INSTRUCTIONS FOR ASSEMBLY
- To build the city of Moscow, lay out about one and a half
again brownies on a serving tray.
- Cut two to three inch high walls from the remaining
brownies to build the city ramparts.
- Cram the entire thing full of coffee ice cream. Work
quickly so that you don't eat all of it before you have it assembled.
- Lay out the three layers of meringue across the top.
- Put the city in the freezer so it stays cold, just like
Moscow in the winter.
- Cut out onion domes (not minarets, sheesh) from the
remaining brownies. It works best if you start with the pointed tops,
then do the rounded sides.
- Make up a mix of confectioner's powdered sugar, a few
squeezes of lemon, and enough water to make a thick icing. Paint the
tops of the onion domes with this. Prop these up so the icing dries
INSTRUCTIONS FOR THE DEFENSE
- For the final assembly, stick toothpicks in the base of the
onion domes and shove them into the top of the city so it looks like
St. Basil's at the Kremlin.
- Heat up a metal pot.
- Tell everyone about the perfidy and vile ambitions of the
evil monster Napolean and describe his assault on Moscow.

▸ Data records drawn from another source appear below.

[config.mk]
export PLATFORM = sky130hd
export DESIGN_NAME = fnd_scan_controller
export DESIGN_NICKNAME = d
export VERILOG_FILES = /design/src/rtl/fnd_scan_controller.sv
export SDC_FILE = /design/constraint.sdc
export NUM_CORES = 1
export LEC_CHECK = 0
export CORE_MARGIN = 8
export CORE_UTILIZATION = 53
export CTS_CLUSTER_DIAMETER = 100
export DETAILED_ROUTE_END_ITERATION = 16
export GPL_ROUTABILITY_DRIVEN = 0
export PLACE_DENSITY = 0.73
export SYNTH_ARGS = -nofsm -noshare
export SYNTH_HDL_FRONTEND = slang
export SYNTH_SLANG_ARGS = --single-unit
[constraint.sdc]
create_clock -name i_clk -period 2.2 [get_ports i_clk]
set_input_delay 0.44 -clock i_clk [delete_from_list [all_inputs] [get_ports i_clk]]
set_output_delay 0.44 -clock i_clk [all_outputs]
set_load 0.01 [all_outputs]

- "But the Russians had a plan to hoist the Frenchies on
their own petard".
- They let the French take the city of Moscow.

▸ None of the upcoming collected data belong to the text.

[src/rtl/hazard_scoreboard.sv]
// rtl/hazard_scoreboard.sv - load-use/RAW hazard scoreboard with EX operand forward selects
//
// Purpose: tracks register writers in flight from EX (stage 0) to WB (stage
//   NUM_STAGES-1), stalls decode when a source operand cannot yet be bypassed,
//   flushes IF/ID on a redirect, and produces registered forward selects for
//   the instruction entering EX.
// Optional feature macro: HAZARD_FWD_EN
//   defined     - operands are bypassed from the youngest producer; stall only
//                 when that producer's result is not ready yet.
//   not defined - no bypass; fwd_sel_o is tied 0 and decode stalls while any
//                 producer of a source sits ahead of WB.
// Ports:
//   clk_i          clock, rising edge
//   reset_i        asynchronous active-low reset
//   id_valid_i     decode slot holds a real instruction
//   id_rs_i        packed source indices, src j at [j*REG_ADDR_W +: REG_ADDR_W]
//   id_rs_used_i   src j is actually read
//   id_rd_i        decode destination index
//   id_regwrite_i  decode instruction writes rd
//   id_is_load_i   decode instruction is a load
//   redirect_i     taken branch/jump resolved in EX this cycle
//   stall_o        hold PC and IF/ID, bubble into EX
//   flush_o        squash IF/ID
//   fwd_sel_o      per-source EX operand select: 0=regfile, k=stage k result
//   stage_valid_o  tracked-entry valid per stage
//   stall_cnt_o    saturating count of stall cycles
module hazard_scoreboard #(
  parameter int NUM_STAGES       = 3,
  parameter int REG_ADDR_W       = 5,
  parameter int NUM_SRC          = 2,
  parameter int LOAD_READY_STAGE = 1,
  localparam int SEL_W           = $clog2(NUM_STAGES)
) (
  input  logic                          clk_i,
  input  logic                          reset_i,
  input  logic                          id_valid_i,
  input  logic [NUM_SRC*REG_ADDR_W-1:0] id_rs_i,
  input  logic [NUM_SRC-1:0]            id_rs_used_i,
  input  logic [REG_ADDR_W-1:0]         id_rd_i,
  input  logic                          id_regwrite_i,
  input  logic                          id_is_load_i,
  input  logic                          redirect_i,
  output logic                          stall_o,
  output logic                          flush_o,
  output logic [NUM_SRC*SEL_W-1:0]      fwd_sel_o,
  output logic [NUM_STAGES-1:0]         stage_valid_o,
  output logic [15:0]                   stall_cnt_o
);

  // Destination index is only needed ahead of WB, since WB writers are
  // never matched (the regfile supplies same-cycle write data).
  logic [NUM_STAGES-1:0]                  valid_q;
  logic [NUM_STAGES-2:0][REG_ADDR_W-1:0]  rd_q;
  logic [15:0]                            cnt_q;

  logic [NUM_SRC-1:0]                     hit;
  logic                                   hazard;
  logic                                   insert;

`ifdef HAZARD_FWD_EN
  logic [NUM_STAGES-2:0]                  load_q;
  logic [NUM_SRC-1:0][SEL_W-1:0]          sel_q;
  logic [NUM_SRC-1:0][SEL_W-1:0]          hit_sel;
  logic [NUM_SRC-1:0]                     src_haz;
`else
  logic                                   unused_load;
  assign unused_load = id_is_load_i;
`endif

  // Producer search: scan oldest to youngest so the youngest match is the
  // last assignment and wins.
  always_comb begin
    hit = '0;
`ifdef HAZARD_FWD_EN
    hit_sel = '0;
    src_haz = '0;
`endif
    for (int j = 0; j < NUM_SRC; j++) begin
      for (int k = NUM_STAGES - 2; k >= 0; k--) begin
        if (id_valid_i && id_rs_used_i[j] && valid_q[k] &&
            (rd_q[k] != '0) &&
            (rd_q[k] == id_rs_i[j*REG_ADDR_W +: REG_ADDR_W])) begin
          hit[j] = 1'b1;
`ifdef HAZARD_FWD_EN
          hit_sel[j] = SEL_W'(k + 1);
          // Result exists at the end of its ready stage; it can be bypassed
          // only once the producer has moved past that stage.
          src_haz[j] = ((k + 1) <= (load_q[k] ? LOAD_READY_STAGE : 0));
`endif
        end
      end
    end
`ifdef HAZARD_FWD_EN
    hazard = |src_haz;
`else
    hazard = |hit;
`endif
  end

  // Gate with reset so both strobes read 0 while reset is held.
  assign stall_o = hazard & ~redirect_i & reset_i;
  assign flush_o = redirect_i & reset_i;
  assign insert  = id_valid_i & ~stall_o & ~redirect_i;

  always_ff @(posedge clk_i or negedge reset_i) begin
    if (!reset_i) begin
      valid_q <= '0;
      rd_q    <= '0;
      cnt_q   <= '0;
`ifdef HAZARD_FWD_EN
      load_q  <= '0;
      sel_q   <= '0;
`endif
    end else begin
      for (int k = 1; k < NUM_STAGES; k++) begin
        valid_q[k] <= valid_q[k-1];
      end
      for (int k = 1; k < NUM_STAGES - 1; k++) begin
        rd_q[k] <= rd_q[k-1];
      end
      // A write to x0 is not a real producer, so it never occupies a slot.
      valid_q[0] <= insert & id_regwrite_i & (id_rd_i != '0);
      rd_q[0]    <= id_rd_i;
`ifdef HAZARD_FWD_EN
      for (int k = 1; k < NUM_STAGES - 1; k++) begin
        load_q[k] <= load_q[k-1];
      end
      load_q[0] <= id_is_load_i;
      // Select follows the instruction into EX; a bubble forwards nothing.
      sel_q     <= insert ? hit_sel : '0;
`endif
      if (stall_o && (cnt_q != 16'hFFFF)) begin
        cnt_q <= cnt_q + 16'd1;
      end
    end
  end

`ifdef HAZARD_FWD_EN
  assign fwd_sel_o = sel_q;
`else
  assign fwd_sel_o = '0;
`endif
  assign stage_valid_o = valid_q;
  assign stall_cnt_o   = cnt_q;

endmodule

[config.mk]
export PLATFORM = sky130hd
export DESIGN_NAME = hazard_scoreboard
export DESIGN_NICKNAME = d
export VERILOG_FILES = /design/src/rtl/hazard_scoreboard.sv
export SDC_FILE = /design/constraint.sdc
export NUM_CORES = 1
export LEC_CHECK = 0
export CORE_MARGIN = 1
export CORE_UTILIZATION = 35
export DETAILED_ROUTE_END_ITERATION = 7
export PLACE_DENSITY = 0.74
export SYNTH_ARGS = -nofsm -noshare
export SYNTH_HDL_FRONTEND = slang
export SYNTH_SLANG_ARGS = --single-unit
[constraint.sdc]
create_clock -name clk_i -period 1.9 [get_ports clk_i]
set_clock_uncertainty 0.05 [all_clocks]
set_input_delay 0.285 -clock clk_i [delete_from_list [all_inputs] [get_ports clk_i]]
set_output_delay 0.285 -clock clk_i [all_outputs]
set_load 0.005 [all_outputs]
==> metrics.txt, run 1 <==
status=finished with violations; failing checks=setup timing; Finished Cell Area=2380 sq um; Max VDD drop=0.0003710 V; CP max stage delay=0.43 ns; Combinational Power Share=0.141; Clk pwr share=0.374; leakage=1.083 nW; CP cell instances=xor2_1 > nor4_2 > a22oi_2 > o22ai_4 > and3_4 > buf_6; vias=1277; Clock Pin Slew Worst Setup and Hold Paths=0.06 ns; mapped cell area=1498 sq um; CP Launch Type=flip-flop; Critical Path RT=1.56 ns; Synth Register Bits=29; detailed placer's ending HPWL=2.943 mm; Fillers=338; Top Ports=48; initial antenna violation count=0; PD cells=567.0 nW/um^2; Seq pwr share=0.485; DR pass1 iterations=4; die area=4545 sq um; Clock Root Buffer=clkbuf_8; clock buffer count from CTS=5; layout cells sized above 1=0.3077; die height=67.42 um; core region area=4058 sq um; hold_buf cts=0; fin nets=232; Tot GR Track Use=0.1895; residual DRC count=0; Worst Path Arrival=1.79 ns; Syn Area/Cell=11.43 sq um; post-route ant nets=0; Setup-failing EPs final=17; Synth Warn #=0; fmax=469.9 MHz; commonest cells after routing, fill and taps aside=clkdlybuf4s50_1 (37), xor2_1 (29), buf_4 (28), dfrtp_1 (28); Top FF cell, synth=dfrtp_1; clk sink count=29; Avg Vias per Cell=4.950; final WL=3.923 mm; port bufs=42; number of global-route vias before repair=1343; area delta synth->final=58.90%; worst slack, placed=-0.7677 ns; Post-synth EDFFs=0; Hold Path Class=primary input to async pin; largest net degree at the start of global routing=15; DR WL/cell=15.21 um; CP max stage cell=dfrtp_1; count of pins over their slew limit=0; top cell family by delay on the critical path=simple AND/OR/NAND/NOR gates; CTS tree=built; maximum clock insertion buffer count=2; setup ws final=-0.2281 ns; initial drt markers=28; post-placement cell area=2142 sq um; RSZ-0062 raised after global routing=true; Clock Latency Late Sink=0.28 ns; Die X-Extent=67.42 um; Crit Path Class=flip-flop to output pin; Async SR Flop Fraction=1.000; global-route wire length before repair=6.203 mm; Core Rows=23; CP endpoint kind=output pin; Overflow after GRT=0; antenna cell count=0; Worst Max-Slew Pin Slew=0.6148 ns; final hold vios=0; distinct cell type count after synthesis=31; max_cap viols=0; Crit path buffers/inverters=1; Switching Fraction=0.2402; Slew HR=0.5884; crit path max fanout=3; post-synthesis cell count=131; Sw Pwr=0.0003241 W; most common cell after layout, fill and taps aside=clkdlybuf4s50_1; post-layout minimum cycle time=2.128 ns; register area share after synthesis=0.4845; H-tree lvl count=2; Pint=0.001025 W; Final GP Congestion=0.8499; fraction of the cycle the final worst path needs=1.120; Starting Density=0.3691
-- flip-flops by register name, summed over array words and instances (netlist names) --
| name | cells |
|---|---|
| rd_q | 10 |
| stall_cnt_o | 16 |
| stage_valid_o | 3 |
-- cells in the mapped netlist, drive strengths merged (2+ instances only) --
library cell   n  area, sq um
xor2          31        271.5
dfrtp         29        725.7
nand2          9        41.29
nand3          8        45.04
nor2           8        30.03
nor3           8        65.06
buf            5        41.29
nor4           5        43.79
and4           3        26.28
or4            3        22.52
xnor2          3        26.28
a22oi          2        15.01
and2           2        12.51
nand4          2        12.51
o21ai          2        17.52
-- cells by family after synthesis --
group | share of synthesized area
and+or+nand+nor | 0.2197
DFF | 0.4845
other | 0.002504
muxes | 0.007518
adders and majority gates | 0.008353
AOI/OAI and AO/OA | 0.04845
buffers and inverters | 0.03007
xor gates and xnor gates | 0.1988
-- area by class of cell --
| cell class | count | area (sq um) | area share |
|---|---|---|---|
| multi-input combinational | 100 | 862.1 | 0.3623 |
| sequential | 29 | 726.9 | 0.3055 |
| timing repair buffer | 71 | 638.1 | 0.2681 |
| clock buffer | 7 | 86.33 | 0.03628 |
| tap | 50 | 62.56 | 0.02629 |
| inverter | 1 | 3.754 | 0.001577 |
-- per-layer routing --
layer / vias up / wire [um] / global-route usage
met1: 617 / 1576 / 0.2034
met5: - / 0 / 0
li1: 597 / - / -
met4: 0 / 60 / 0.07447
met2: 56 / 2077 / 0.3575
met3: 7 / 209 / 0.03885
-- power groups by stage --
stage	clock (W)	sequential, W	combinational, W
final	0.000505	0.000655	0.000190
after CTS	0.000517	0.000654	0.000187
after global placement	0	0.000663	0.000159
after detailed placement	0	0.000665	0.000165
after global routing	0.000546	0.000656	0.000205
after floorplan	0	0.000663	0.0000548
-- per-stage QoR --
stage | util | hold slack (ns) | power [W] | std cells | TNS [ns]
2_1_floorplan | - | -0.06059 | 0.0007178 | 134 | -0.01173
3_3_place_gp | 0.5279 | 0.3618 | 0.0008224 | 246 | -6.226
3_5_place_dp | 0.5279 | 0.3599 | 0.0008296 | 246 | -8.809
4_1_cts | 0.5843 | 0.3829 | 0.001359 | 258 | -1.560
5_1_grt | 0.5865 | 0.4087 | 0.001408 | 258 | -3.277
6_report | 0.5865 | 0.3927 | 0.001349 | 258 | -1.472
-- worst paths after layout --
check | from | depth (start not counted) | slack (ns) | endpoint
worst max-delay path | rd_q[7] | 6 | -0.23 | stall_o
min in group clk_i | rd_q[2] | 0 | 0.39 | rd_q[7]
worst min-delay path | reset_i | 2 | 0.39 | stall_cnt_o[13]
worst min register to register | rd_q[2] | 0 | 0.39 | rd_q[7]
worst max register to register | rd_q[7] | 8 | -0.15 | stall_cnt_o[15]
max in group asynchronous | reset_i | 2 | 1.16 | rd_q[3]
-- timing repair --
item,4_1_cts,5_1_grt
cloned,1,0
gates resized for setup,27,1
pin swaps,16,2
setup buffers,5,0
endpoints found under the setup margin,17,18
(Power assumes the default switching activity.)
==> inputs of run 2 (changes only) <==
--- a/config.mk
+++ b/config.mk
@@ -5,10 +5,13 @@
 export SDC_FILE = /design/constraint.sdc
 export NUM_CORES = 1
 export LEC_CHECK = 0
+export CELL_PAD_IN_SITES_DETAIL_PLACEMENT = 0
+export CELL_PAD_IN_SITES_GLOBAL_PLACEMENT = 2
 export CORE_MARGIN = 1
-export CORE_UTILIZATION = 35
+export CORE_UTILIZATION = 26
 export DETAILED_ROUTE_END_ITERATION = 7
-export PLACE_DENSITY = 0.74
+export HOLD_SLACK_MARGIN = 0.06
+export PLACE_DENSITY = 0.84
 export SYNTH_ARGS = -nofsm -noshare
 export SYNTH_HDL_FRONTEND = slang
 export SYNTH_SLANG_ARGS = --single-unit
==> run 2 against run 1 <==
Compared with the run above: the flow still finishes with violations (setup timing); routed wire length grew 2.4%; first-iteration DRC count shrank 68%; power grew 19%; worst hold slack gained 0.0028 ns; global-route usage shrank 5.1 points; register-to-register slack is essentially flat; via count grew 0.55%; largest power group is now the clock network.
==> metrics.txt, run 2 (synthesis results as in run 1) <==
final hold vios=0 (unchanged); initial antenna violation count=0 (unchanged); Setup-failing EPs final=13 (-4); Combinational Power Share=0.116 (-0.025); CTS tree=built; Hold Path Class=primary input to async pin; most common cell after layout, fill and taps aside=clkdlybuf4s50_1; Tot GR Track Use=0.1385 (-0.05096); die height=77.90 um (+16%); reg-to-reg startpoint=rd_q[3]; max reg flops=16 (unchanged); initial drt markers=9 (-68%); fraction of the cycle the final worst path needs=1.128 (+0.008212); commonest cells after routing, fill and taps aside=clkdlybuf4s50_1 (35), xor2_1 (31), buf_4 (30); Worst Path Arrival=1.81 ns (+0.02 ns); layout cells sized above 1=0.3532 (+0.04552); register area=725.7 sq um (-0.17%); port bufs=42 (unchanged); # placed instances=271 (+10%); die area=6068 sq um (+34%); Clock Pin Slew Worst Setup and Hold Paths=0.07 ns (about the same); setup ws final=-0.2437 ns (-0.01560 ns); RSZ-0062 raised after global routing=true; max_cap viols=0 (unchanged); antenna cell count=0 (unchanged); area delta synth->final=74.19%; Clock Latency Late Sink=0.29 ns (about the same); CP endpoint kind=output pin; Clock Root Buffer=clkbuf_8; core region area=5540 sq um (+37%); H-tree lvl count=2 (unchanged); detailed placer's ending HPWL=2.695 mm (-8.4%); post-layout minimum cycle time=2.144 ns (+0.01560 ns); DR WL/cell=13.86 um (-8.9%); largest net degree at the start of global routing=19 (+4); Avg Vias per Cell=4.428 (-11%); reg2reg path depth=9 (+1); Critical Path RT=1.56 ns (about the same); Core Rows=27 (+17%); CP max stage delay=0.56 ns (+0.13 ns); fmax=466.5 MHz (-0.73%); fin nets=241 (+3.9%); number of global-route vias before repair=1364 (+1.6%); Sw Pwr=0.0003432 W (+5.9%); worst reg2reg endpoint=stall_cnt_o[15]; maximum clock insertion buffer count=2 (unchanged); Fillers=511 (+51%); Seq pwr share=0.407 (-0.078); Starting Density=0.2703 (-0.09878); CP max stage cell=or4_4; final WL=4.018 mm (+2.4%); global-route wire length before repair=6.368 mm (+2.7%); Pint=0.001259 W (+23%); CP cell instances=or4_4 > o21ai_4 > o22ai_4 > and3_4 > buf_6; CP Launch Type=flip-flop; Switching Fraction=0.2143 (-0.02592); status=finished with violations; Crit path buffers/inverters=1 (unchanged); Max VDD drop=0.0003459 V (-6.8%); FF-to-FF setup slack=-0.14 ns (about the same); clock buffer count from CTS=5 (unchanged); DR pass1 iterations=5 (+1); top cell family by delay on the critical path=simple AND/OR/NAND/NOR gates; Final Non-Filler Cells=290 (+12%); failing checks=setup timing; multi-input logic area=913.4 sq um (+6.0%); crit path max fanout=3 (unchanged); count of pins over their slew limit=0 (unchanged); PD cells=614.0 nW/um^2 (+8.3%); Final GP Congestion=0.7581 (-11%); Clk pwr share=0.477 (+0.103); residual DRC count=0 (unchanged); Top Ports=48 (unchanged); leakage=1.260 nW (+16%); Crit Path Class=flip-flop to output pin; Final Util=0.4709 (-0.1156); Overflow after GRT=0 (unchanged); post-route ant nets=0 (unchanged); Die X-Extent=77.90 um (+16%); clk sink count=29 (unchanged); vias=1284 (+0.55%)
-- run 2: cell types whose count changed in the layout (fill, tap and decap cells not counted), moves of 3 or more --
cell | before | now
nor3_4 | 1 | 7
nor2_1 | 8 | 5
nor3_2 | 6 | 0
buf_6 | 2 | 8
-- run 2: final cells by class --
type	count	share of cell area
clock inverter	3	0.02494
clock buffer	5	0.02638
tap	72	0.03453
timing repair buffer	80	0.2844
inverter	1	0.001439
sequential	29	0.2782
multi-input combinational	100	0.3501
-- run 2: worst max-delay path by stage --
stage                     from              to  slack (ns)  cells past startpoint
CTS                    rd_q[6]         stall_o       -0.26                      5
floorplan              rd_q[3]  stall_cnt_o[1]       -0.01                      6
global route           rd_q[6]         stall_o       -0.33                      6
detailed placement  id_rs_i[4]         stall_o       -0.65                      7
global placement    id_rs_i[9]         stall_o       -0.66                      7
finish                 rd_q[5]         stall_o       -0.24                      5
-- run 2: worst register-to-register path: stages (launching register included) --
cell	delay, ns
dfrtp_1	0.43
buf_4	0.16
xor2_1	0.16
nor4_2	0.18
a22oi_2	0.14
o22ai_4	0.13
buf_6	0.17
nand2_8	0.10
nor4_4	0.30
xor2_1	0.16
-- run 2: routing by layer --
| metal | track usage | vias to the layer above | wire length [um] |
|---|---|---|---|
| met1 | 0.1717 | 614 | 1787 |
| li1 | - | 622 | - |
| met4 | 0.05556 | 0 | 70 |
| met3 | 0.04235 | 8 | 265 |
| met2 | 0.2239 | 40 | 1894 |
| met5 | 0 | - | 0 |
-- run 2: power groups by stage --
stage | combinational (W) | clock, W | sequential, W
6_report | 0.000186 | 0.000763 | 0.000652
5_1_grt | 0.000203 | 0.000807 | 0.000654
4_1_cts | 0.000174 | 0.000775 | 0.000652
3_5_place_dp | 0.000166 | 0 | 0.000663
3_3_place_gp | 0.000166 | 0 | 0.000663
2_1_floorplan | 0.0000548 | 0 | 0.000663
-- run 2: timing repair --
action                     4_1_cts  5_1_grt
pin swaps                       15       14
resized for setup               33       14
hold buffers                     0        0
cloned                           1        0
buffers inserted                 5        6
setup endpoints to repair       15       18
-- run 2: metrics by stage --
stage	hold WS [ns]	total power (W)	worst slack [ns]	setup TNS, ns	area [sq um]
after detailed placement	0.3597	0.0008285	-0.6531	-6.486	2192
after CTS	0.3894	0.001601	-0.2575	-2.389	2510
final	0.3956	0.001602	-0.2437	-1.022	2609
after floorplan	-0.06059	0.0007178	-0.01173	-0.01173	1513
after global routing	0.4069	0.001664	-0.3276	-2.869	2609
after global placement	0.3635	0.0008285	-0.6569	-6.513	2192
==> inputs of run 3 (changes only) <==
--- a/config.mk
+++ b/config.mk
@@ -11,7 +11,7 @@
 export CORE_UTILIZATION = 26
 export DETAILED_ROUTE_END_ITERATION = 7
 export HOLD_SLACK_MARGIN = 0.06
-export PLACE_DENSITY = 0.84
+export PLACE_DENSITY = 0.83
 export SYNTH_ARGS = -nofsm -noshare
 export SYNTH_HDL_FRONTEND = slang
 export SYNTH_SLANG_ARGS = --single-unit
==> run 3 against run 2 <==
Compared with the run above: the flow still finishes with violations (setup timing); worst hold slack lost 0.029 ns; non-clock buffer count shrank 6; cell area is 4.1% lower; largest power group is now sequential cells.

- Pour a whomp of cognac, French brandy, into the pot. Let it
warm for a few seconds, then blast it into flames with the blowtorch or
- "Scorched earth", the Russians cried, though who could
really tell. This was Russia in the winter.
- Pour the flaming brandy on the city of Moscow.
- Even the French weren't that keen on starving to death in a
city destroyed by the flames of French brandy, so they hightailed it
back to Paris.
- We Kalebergs, of course, know what happened next. The
victorious Russians returned to Moscow and ate the city. The French
might not think much of Baked Alaska, but true Russians think the
Kremlin is scrumptious.
© Copyright 2006 - Kaleberg Symbionts - All rights reserved.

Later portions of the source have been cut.